Accurate Classification of Partial Discharge Phenomena in Power Transformers in the Presence of Noise

Abstract

The objective of this research is to accurately classify different types of Partial Discharge (PD) phenomenon that occurs in transformers in the presence of noise. A PD is an electrical discharge or spark that bridges a small portion of the insulation in electrical equipment, which causes progressive deterioration of high voltage equipment and could potentially lead to flashover. The data for the study is generated from a laboratory setup and it is 300 time series signals each with 2016 attributes corresponding to 3 types of PDs; namely: Porcelain, Cable and Corona. The data is collected from two sensors with different bandwidths, in which Channel A signals refer to the data collected from the higher frequency sensor and signals from Channel B refer to data of the lower frequency sensor.

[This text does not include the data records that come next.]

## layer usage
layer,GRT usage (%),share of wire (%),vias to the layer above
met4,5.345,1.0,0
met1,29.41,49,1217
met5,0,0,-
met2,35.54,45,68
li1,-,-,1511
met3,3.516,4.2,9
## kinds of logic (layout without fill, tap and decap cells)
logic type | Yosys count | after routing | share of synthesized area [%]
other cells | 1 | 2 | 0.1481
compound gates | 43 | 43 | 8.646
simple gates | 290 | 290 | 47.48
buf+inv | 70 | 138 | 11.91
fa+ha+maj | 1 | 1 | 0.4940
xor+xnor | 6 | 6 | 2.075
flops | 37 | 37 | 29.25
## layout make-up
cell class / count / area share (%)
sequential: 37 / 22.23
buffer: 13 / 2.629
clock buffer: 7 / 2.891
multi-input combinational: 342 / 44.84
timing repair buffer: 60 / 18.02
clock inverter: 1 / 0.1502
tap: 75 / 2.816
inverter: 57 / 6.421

Different feature engineering approaches are investigated in order to find the set of the most discriminant features which help to achieve high levels of classification accuracy for Channel A and Channel B signals. First, features that describe the shape and pulse of signals in the time domain are extracted. Then frequency domain based statistical features are generated. In comparison with classification accuracies using frequency domain features, time domain based features gave higher accuracy of more than 90% on average for both channels in the absence of noise while frequency domain features allowed classification accuracy up to 80% on average. However, in the presence of noise, both methods degraded. To overcome this, Regularization techniques were applied on the features from the frequency domain which helped to maintain classification accuracy even in the presence of high levels of noise.